## What the exercise asks
Beginning with the line that holds "output_off_in; // RQ14" in the data below, give again every line through the one that holds "rd_mux = vin_ov_level_reg;", exactly as written.

## Study material
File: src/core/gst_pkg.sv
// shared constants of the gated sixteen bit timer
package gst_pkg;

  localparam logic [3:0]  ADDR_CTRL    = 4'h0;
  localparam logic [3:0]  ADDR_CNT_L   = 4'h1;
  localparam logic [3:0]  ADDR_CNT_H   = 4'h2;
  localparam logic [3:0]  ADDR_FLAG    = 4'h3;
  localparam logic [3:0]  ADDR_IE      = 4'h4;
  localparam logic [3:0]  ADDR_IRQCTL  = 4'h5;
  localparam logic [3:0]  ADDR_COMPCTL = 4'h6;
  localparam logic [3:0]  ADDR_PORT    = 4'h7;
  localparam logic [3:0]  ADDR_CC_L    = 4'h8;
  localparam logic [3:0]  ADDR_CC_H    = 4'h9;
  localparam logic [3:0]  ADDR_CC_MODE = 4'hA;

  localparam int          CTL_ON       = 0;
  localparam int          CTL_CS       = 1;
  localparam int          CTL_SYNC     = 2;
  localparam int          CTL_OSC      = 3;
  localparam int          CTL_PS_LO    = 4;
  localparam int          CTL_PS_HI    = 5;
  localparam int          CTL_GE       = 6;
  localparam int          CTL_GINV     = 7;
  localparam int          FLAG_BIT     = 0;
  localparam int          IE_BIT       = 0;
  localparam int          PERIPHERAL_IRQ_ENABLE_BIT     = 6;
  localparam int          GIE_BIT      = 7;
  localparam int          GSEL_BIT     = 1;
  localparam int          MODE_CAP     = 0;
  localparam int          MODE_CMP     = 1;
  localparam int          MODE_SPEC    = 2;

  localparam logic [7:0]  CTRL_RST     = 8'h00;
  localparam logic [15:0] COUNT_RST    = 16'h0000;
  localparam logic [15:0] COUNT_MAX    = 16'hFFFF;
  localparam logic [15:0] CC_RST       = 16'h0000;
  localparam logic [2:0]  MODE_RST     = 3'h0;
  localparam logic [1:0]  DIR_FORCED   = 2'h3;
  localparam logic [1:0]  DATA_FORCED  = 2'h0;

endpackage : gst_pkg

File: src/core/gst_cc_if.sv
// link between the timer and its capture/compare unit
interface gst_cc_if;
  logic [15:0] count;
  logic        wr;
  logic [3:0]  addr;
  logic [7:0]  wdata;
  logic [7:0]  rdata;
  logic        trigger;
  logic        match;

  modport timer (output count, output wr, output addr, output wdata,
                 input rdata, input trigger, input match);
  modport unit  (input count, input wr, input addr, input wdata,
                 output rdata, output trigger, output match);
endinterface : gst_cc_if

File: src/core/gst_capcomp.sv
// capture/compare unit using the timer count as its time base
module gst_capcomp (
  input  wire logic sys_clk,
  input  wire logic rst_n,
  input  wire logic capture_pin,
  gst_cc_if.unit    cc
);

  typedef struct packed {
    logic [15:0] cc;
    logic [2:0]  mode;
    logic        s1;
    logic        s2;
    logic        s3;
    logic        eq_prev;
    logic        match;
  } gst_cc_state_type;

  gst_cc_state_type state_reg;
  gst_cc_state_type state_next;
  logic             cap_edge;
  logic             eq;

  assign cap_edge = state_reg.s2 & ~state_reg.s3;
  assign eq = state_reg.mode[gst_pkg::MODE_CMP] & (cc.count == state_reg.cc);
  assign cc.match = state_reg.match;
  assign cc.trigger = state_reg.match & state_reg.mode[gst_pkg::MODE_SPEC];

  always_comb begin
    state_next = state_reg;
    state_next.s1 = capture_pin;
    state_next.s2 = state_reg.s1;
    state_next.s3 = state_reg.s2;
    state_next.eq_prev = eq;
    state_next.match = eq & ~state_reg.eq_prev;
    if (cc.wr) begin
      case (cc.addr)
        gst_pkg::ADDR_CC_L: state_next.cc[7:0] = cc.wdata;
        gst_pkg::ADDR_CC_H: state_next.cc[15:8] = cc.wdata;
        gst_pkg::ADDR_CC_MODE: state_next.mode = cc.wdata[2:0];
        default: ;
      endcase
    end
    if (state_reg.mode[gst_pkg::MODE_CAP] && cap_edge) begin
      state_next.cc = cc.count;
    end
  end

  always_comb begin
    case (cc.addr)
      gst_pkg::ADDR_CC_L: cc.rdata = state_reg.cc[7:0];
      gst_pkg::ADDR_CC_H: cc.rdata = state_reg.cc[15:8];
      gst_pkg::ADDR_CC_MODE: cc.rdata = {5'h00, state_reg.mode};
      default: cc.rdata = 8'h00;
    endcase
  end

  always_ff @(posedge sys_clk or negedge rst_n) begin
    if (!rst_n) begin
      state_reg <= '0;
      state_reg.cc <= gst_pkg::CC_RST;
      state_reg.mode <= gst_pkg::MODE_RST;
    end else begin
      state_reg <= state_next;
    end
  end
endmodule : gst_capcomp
--
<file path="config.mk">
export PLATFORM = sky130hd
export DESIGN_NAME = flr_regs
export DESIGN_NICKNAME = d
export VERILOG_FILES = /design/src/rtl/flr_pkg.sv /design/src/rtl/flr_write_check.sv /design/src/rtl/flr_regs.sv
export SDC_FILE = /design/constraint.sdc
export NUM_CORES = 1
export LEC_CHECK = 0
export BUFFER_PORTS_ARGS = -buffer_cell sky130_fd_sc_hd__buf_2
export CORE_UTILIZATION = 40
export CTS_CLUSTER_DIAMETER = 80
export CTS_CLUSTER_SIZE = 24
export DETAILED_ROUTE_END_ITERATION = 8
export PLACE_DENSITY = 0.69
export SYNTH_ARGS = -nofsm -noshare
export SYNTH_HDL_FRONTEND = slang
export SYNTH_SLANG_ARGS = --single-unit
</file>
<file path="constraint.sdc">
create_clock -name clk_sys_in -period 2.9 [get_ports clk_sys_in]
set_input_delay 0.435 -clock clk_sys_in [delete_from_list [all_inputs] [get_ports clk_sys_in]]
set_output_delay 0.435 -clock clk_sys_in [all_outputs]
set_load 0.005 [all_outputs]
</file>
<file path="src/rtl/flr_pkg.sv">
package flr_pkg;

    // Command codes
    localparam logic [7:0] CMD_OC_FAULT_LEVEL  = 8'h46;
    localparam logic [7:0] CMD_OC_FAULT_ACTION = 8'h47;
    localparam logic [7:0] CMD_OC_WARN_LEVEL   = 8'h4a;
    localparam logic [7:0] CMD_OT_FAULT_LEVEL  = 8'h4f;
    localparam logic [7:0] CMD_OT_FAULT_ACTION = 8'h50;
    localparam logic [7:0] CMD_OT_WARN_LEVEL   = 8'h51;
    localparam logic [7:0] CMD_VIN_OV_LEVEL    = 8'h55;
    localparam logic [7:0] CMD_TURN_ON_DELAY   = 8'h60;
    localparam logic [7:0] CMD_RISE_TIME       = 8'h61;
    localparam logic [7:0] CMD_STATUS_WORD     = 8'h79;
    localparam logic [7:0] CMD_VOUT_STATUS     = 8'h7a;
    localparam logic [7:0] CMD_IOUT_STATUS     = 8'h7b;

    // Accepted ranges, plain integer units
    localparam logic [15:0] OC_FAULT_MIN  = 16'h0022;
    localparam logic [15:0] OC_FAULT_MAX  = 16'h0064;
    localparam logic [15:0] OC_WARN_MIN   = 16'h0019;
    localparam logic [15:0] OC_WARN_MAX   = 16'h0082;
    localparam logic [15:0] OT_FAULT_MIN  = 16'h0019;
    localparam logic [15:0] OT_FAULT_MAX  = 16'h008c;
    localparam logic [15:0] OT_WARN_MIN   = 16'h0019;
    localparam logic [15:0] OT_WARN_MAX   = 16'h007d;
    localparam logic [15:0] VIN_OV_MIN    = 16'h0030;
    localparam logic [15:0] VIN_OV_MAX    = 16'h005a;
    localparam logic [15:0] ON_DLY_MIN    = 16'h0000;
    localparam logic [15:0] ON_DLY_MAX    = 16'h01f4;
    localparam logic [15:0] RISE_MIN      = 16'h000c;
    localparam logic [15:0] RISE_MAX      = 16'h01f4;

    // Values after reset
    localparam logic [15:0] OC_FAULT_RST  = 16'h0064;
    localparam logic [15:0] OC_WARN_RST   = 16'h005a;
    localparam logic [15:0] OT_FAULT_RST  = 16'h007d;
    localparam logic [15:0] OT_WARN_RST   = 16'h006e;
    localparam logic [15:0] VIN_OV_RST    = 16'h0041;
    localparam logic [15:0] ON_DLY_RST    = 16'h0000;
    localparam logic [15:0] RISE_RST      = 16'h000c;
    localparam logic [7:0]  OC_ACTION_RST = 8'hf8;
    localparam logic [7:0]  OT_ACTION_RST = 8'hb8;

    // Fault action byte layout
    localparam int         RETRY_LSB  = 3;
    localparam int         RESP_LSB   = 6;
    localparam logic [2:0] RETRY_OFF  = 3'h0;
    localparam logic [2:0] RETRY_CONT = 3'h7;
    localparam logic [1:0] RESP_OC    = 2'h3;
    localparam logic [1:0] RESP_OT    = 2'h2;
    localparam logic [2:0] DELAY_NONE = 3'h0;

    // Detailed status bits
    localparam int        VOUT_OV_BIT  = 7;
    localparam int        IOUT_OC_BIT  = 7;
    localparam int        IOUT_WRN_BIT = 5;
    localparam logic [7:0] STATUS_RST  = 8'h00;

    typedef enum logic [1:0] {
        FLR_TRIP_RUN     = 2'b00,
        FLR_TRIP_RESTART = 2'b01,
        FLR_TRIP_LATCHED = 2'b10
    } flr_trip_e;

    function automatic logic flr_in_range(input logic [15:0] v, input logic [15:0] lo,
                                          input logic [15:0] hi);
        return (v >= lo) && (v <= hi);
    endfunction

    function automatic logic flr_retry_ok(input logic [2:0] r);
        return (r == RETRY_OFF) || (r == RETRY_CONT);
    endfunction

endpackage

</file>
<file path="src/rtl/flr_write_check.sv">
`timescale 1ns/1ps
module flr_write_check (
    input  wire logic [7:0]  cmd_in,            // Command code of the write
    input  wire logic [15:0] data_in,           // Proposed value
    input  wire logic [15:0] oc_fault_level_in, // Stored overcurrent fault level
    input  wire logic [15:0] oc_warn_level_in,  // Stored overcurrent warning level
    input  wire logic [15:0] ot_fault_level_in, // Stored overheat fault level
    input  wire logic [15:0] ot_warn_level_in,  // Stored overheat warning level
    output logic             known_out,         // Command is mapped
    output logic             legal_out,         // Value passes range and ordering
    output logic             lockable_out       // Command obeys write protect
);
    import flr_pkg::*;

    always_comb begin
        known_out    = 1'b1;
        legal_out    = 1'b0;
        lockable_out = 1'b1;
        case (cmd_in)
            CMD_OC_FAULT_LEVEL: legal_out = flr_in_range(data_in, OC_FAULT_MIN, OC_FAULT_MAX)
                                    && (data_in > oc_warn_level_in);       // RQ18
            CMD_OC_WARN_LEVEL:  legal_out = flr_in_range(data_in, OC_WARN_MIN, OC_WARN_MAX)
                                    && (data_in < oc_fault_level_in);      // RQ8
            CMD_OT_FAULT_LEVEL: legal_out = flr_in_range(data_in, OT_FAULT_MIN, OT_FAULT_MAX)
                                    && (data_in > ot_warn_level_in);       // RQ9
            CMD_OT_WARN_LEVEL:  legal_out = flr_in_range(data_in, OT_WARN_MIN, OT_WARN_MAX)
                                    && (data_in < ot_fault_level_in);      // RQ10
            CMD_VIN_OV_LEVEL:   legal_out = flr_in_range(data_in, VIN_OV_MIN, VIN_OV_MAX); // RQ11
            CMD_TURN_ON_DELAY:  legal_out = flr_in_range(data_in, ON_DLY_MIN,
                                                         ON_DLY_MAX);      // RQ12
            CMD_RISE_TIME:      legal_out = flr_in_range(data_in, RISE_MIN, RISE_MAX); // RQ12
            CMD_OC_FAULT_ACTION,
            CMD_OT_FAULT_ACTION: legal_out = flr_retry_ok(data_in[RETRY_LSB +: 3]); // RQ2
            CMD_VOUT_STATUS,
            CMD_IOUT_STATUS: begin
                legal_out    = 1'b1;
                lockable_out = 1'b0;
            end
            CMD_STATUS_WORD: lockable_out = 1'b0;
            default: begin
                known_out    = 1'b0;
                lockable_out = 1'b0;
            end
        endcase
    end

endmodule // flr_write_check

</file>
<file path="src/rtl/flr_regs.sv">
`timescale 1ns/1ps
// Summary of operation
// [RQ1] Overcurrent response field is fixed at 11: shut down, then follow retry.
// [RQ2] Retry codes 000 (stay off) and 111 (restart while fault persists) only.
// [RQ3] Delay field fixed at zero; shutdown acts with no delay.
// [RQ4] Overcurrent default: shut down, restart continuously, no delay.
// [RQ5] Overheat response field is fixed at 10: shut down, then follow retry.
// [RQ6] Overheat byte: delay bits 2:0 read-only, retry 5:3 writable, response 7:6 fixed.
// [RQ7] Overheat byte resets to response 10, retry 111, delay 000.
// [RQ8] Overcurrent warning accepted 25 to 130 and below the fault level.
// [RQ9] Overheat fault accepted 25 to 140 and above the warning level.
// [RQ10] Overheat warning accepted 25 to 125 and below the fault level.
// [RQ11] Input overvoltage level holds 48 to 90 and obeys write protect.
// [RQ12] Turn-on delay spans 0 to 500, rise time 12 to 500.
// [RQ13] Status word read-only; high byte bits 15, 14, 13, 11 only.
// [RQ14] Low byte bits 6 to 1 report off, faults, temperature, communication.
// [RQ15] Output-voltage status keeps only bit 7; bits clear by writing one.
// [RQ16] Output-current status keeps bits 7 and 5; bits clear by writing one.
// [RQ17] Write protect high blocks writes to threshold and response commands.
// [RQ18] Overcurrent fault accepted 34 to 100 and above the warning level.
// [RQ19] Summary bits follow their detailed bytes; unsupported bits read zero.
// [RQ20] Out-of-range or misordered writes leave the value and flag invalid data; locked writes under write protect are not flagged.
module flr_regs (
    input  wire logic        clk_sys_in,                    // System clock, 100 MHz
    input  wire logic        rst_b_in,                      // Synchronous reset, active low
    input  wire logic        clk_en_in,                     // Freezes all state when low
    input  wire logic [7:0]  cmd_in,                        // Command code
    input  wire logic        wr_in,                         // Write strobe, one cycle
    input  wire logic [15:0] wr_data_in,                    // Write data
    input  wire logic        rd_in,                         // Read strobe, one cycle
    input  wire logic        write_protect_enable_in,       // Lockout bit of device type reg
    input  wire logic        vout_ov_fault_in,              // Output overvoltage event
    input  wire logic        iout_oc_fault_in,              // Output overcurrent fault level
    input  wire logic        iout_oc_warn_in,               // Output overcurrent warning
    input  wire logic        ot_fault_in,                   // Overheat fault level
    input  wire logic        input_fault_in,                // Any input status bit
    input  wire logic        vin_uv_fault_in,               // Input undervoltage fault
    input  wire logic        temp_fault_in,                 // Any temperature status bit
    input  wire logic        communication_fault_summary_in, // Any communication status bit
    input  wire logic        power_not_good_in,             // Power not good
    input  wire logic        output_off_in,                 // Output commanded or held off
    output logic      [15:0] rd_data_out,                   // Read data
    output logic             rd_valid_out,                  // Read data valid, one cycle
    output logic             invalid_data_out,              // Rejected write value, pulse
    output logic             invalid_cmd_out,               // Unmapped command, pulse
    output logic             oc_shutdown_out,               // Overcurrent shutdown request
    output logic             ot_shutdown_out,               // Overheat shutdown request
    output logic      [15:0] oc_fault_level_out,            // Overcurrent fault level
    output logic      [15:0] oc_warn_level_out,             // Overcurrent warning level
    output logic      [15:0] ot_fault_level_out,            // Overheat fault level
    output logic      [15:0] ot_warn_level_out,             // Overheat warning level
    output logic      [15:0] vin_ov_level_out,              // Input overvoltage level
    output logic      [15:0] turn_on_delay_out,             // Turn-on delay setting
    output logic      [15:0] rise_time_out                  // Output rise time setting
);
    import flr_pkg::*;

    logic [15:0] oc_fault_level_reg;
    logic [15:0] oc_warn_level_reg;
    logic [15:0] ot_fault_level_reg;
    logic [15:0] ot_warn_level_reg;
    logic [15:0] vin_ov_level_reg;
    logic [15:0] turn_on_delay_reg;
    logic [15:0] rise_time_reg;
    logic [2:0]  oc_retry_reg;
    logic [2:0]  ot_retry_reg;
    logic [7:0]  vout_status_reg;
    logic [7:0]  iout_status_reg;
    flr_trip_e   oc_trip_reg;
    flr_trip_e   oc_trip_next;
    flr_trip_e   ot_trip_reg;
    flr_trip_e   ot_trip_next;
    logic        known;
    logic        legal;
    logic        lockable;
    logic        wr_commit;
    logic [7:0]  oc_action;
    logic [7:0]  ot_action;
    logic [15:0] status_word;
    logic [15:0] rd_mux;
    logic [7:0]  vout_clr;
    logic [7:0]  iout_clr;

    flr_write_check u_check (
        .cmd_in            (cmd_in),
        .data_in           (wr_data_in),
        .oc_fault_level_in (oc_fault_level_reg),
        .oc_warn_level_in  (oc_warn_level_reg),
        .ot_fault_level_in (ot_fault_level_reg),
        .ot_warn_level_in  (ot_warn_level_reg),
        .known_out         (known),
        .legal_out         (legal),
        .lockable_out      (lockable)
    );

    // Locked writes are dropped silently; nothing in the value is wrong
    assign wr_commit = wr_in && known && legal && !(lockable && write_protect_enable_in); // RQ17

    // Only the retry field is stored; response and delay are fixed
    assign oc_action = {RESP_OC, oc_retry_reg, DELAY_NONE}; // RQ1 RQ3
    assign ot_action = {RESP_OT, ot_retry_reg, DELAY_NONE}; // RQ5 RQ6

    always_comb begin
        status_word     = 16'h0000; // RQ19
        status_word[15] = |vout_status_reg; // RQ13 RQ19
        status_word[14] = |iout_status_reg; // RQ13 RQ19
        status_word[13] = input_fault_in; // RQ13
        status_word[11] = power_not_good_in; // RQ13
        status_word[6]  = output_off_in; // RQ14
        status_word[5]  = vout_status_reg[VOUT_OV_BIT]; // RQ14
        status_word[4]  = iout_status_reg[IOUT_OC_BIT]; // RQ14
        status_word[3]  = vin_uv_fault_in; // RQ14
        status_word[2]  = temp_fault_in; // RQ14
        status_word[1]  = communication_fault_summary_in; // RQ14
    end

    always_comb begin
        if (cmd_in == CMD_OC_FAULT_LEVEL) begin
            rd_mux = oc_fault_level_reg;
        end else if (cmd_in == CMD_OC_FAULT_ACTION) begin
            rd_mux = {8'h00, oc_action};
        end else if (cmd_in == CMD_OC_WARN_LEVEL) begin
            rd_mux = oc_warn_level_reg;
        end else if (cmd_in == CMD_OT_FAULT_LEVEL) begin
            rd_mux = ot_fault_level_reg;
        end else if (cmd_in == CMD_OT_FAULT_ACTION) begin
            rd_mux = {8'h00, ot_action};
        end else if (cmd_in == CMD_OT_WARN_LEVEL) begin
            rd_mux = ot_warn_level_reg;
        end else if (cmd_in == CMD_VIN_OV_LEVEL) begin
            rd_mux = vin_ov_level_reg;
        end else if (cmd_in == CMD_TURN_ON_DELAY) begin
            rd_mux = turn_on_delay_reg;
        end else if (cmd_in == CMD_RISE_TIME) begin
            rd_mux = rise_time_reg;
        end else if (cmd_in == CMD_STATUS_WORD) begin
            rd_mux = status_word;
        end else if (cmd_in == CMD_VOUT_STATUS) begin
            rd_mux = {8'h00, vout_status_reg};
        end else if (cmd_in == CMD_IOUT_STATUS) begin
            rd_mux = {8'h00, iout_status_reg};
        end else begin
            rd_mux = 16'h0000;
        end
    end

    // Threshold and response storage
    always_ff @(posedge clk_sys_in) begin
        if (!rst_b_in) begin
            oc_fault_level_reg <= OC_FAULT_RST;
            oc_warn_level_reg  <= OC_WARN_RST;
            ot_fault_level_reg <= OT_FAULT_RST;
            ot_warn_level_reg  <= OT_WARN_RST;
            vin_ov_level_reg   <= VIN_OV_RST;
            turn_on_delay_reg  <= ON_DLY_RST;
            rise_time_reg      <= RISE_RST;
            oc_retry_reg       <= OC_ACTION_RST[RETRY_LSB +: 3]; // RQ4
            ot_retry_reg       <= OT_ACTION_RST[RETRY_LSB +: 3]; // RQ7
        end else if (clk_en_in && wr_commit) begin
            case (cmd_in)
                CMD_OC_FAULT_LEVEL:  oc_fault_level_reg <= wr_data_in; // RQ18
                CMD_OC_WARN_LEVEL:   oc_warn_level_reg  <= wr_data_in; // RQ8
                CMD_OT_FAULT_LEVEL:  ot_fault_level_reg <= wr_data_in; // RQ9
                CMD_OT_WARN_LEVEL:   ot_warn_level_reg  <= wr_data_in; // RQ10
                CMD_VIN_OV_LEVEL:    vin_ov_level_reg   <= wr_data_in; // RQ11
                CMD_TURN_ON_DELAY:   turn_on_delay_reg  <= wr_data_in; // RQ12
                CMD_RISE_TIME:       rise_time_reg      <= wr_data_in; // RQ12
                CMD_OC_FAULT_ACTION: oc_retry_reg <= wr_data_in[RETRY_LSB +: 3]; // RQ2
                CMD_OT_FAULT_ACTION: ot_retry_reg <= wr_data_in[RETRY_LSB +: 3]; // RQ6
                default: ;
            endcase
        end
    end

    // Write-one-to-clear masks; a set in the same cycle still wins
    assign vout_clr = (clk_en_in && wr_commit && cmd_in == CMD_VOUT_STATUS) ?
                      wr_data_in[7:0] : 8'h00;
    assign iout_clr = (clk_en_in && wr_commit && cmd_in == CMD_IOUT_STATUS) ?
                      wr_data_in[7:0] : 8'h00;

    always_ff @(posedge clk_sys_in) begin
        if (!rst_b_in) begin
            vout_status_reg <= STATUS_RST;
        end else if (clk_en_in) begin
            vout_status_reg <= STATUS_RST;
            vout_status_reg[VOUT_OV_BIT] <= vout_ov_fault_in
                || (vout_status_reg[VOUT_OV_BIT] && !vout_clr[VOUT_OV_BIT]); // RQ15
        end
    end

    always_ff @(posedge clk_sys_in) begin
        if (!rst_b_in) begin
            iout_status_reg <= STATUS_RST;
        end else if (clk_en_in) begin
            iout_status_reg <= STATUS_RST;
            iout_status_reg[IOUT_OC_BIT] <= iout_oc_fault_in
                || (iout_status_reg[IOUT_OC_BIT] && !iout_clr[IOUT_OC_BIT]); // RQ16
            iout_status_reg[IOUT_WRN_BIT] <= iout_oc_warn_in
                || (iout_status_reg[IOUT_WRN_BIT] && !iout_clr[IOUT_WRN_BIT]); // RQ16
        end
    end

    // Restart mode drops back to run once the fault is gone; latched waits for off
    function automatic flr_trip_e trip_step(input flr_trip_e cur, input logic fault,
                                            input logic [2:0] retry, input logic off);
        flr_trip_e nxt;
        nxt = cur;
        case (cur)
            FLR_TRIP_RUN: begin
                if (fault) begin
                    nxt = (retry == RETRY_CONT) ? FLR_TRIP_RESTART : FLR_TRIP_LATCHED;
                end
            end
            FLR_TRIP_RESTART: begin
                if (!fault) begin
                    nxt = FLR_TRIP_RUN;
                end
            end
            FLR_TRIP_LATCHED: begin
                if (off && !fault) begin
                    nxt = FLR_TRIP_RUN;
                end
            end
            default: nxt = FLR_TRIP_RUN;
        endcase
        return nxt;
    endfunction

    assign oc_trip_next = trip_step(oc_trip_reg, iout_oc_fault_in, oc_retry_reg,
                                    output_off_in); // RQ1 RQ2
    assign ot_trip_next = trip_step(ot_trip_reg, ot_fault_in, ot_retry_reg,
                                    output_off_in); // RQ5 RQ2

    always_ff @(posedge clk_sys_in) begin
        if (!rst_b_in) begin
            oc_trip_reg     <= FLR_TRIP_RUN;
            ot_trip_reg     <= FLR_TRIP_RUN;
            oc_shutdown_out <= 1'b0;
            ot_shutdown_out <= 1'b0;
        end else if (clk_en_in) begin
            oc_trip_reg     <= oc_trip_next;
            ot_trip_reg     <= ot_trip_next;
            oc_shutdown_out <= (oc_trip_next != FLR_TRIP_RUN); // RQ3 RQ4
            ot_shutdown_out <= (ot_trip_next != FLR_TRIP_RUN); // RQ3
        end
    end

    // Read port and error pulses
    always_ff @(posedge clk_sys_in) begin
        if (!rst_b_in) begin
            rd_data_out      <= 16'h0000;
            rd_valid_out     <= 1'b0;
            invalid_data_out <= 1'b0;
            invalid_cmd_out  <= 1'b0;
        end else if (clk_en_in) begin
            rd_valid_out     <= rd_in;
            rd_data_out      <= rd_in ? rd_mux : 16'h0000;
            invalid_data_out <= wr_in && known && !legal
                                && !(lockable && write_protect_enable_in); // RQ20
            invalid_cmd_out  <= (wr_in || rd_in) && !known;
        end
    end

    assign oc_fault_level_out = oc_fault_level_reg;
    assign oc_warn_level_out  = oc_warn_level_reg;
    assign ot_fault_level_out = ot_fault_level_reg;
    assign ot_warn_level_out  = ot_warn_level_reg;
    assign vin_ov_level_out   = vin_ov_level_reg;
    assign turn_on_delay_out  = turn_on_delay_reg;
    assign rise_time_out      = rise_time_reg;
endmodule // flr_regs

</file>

## Answer space
        status_word[6]  = output_off_in; // RQ14
        status_word[5]  = vout_status_reg[VOUT_OV_BIT]; // RQ14
        status_word[4]  = iout_status_reg[IOUT_OC_BIT]; // RQ14
        status_word[3]  = vin_uv_fault_in; // RQ14
        status_word[2]  = temp_fault_in; // RQ14
        status_word[1]  = communication_fault_summary_in; // RQ14
    end

    always_comb begin
        if (cmd_in == CMD_OC_FAULT_LEVEL) begin
            rd_mux = oc_fault_level_reg;
        end else if (cmd_in == CMD_OC_FAULT_ACTION) begin
            rd_mux = {8'h00, oc_action};
        end else if (cmd_in == CMD_OC_WARN_LEVEL) begin
            rd_mux = oc_warn_level_reg;
        end else if (cmd_in == CMD_OT_FAULT_LEVEL) begin
            rd_mux = ot_fault_level_reg;
        end else if (cmd_in == CMD_OT_FAULT_ACTION) begin
            rd_mux = {8'h00, ot_action};
        end else if (cmd_in == CMD_OT_WARN_LEVEL) begin
            rd_mux = ot_warn_level_reg;
        end else if (cmd_in == CMD_VIN_OV_LEVEL) begin
            rd_mux = vin_ov_level_reg;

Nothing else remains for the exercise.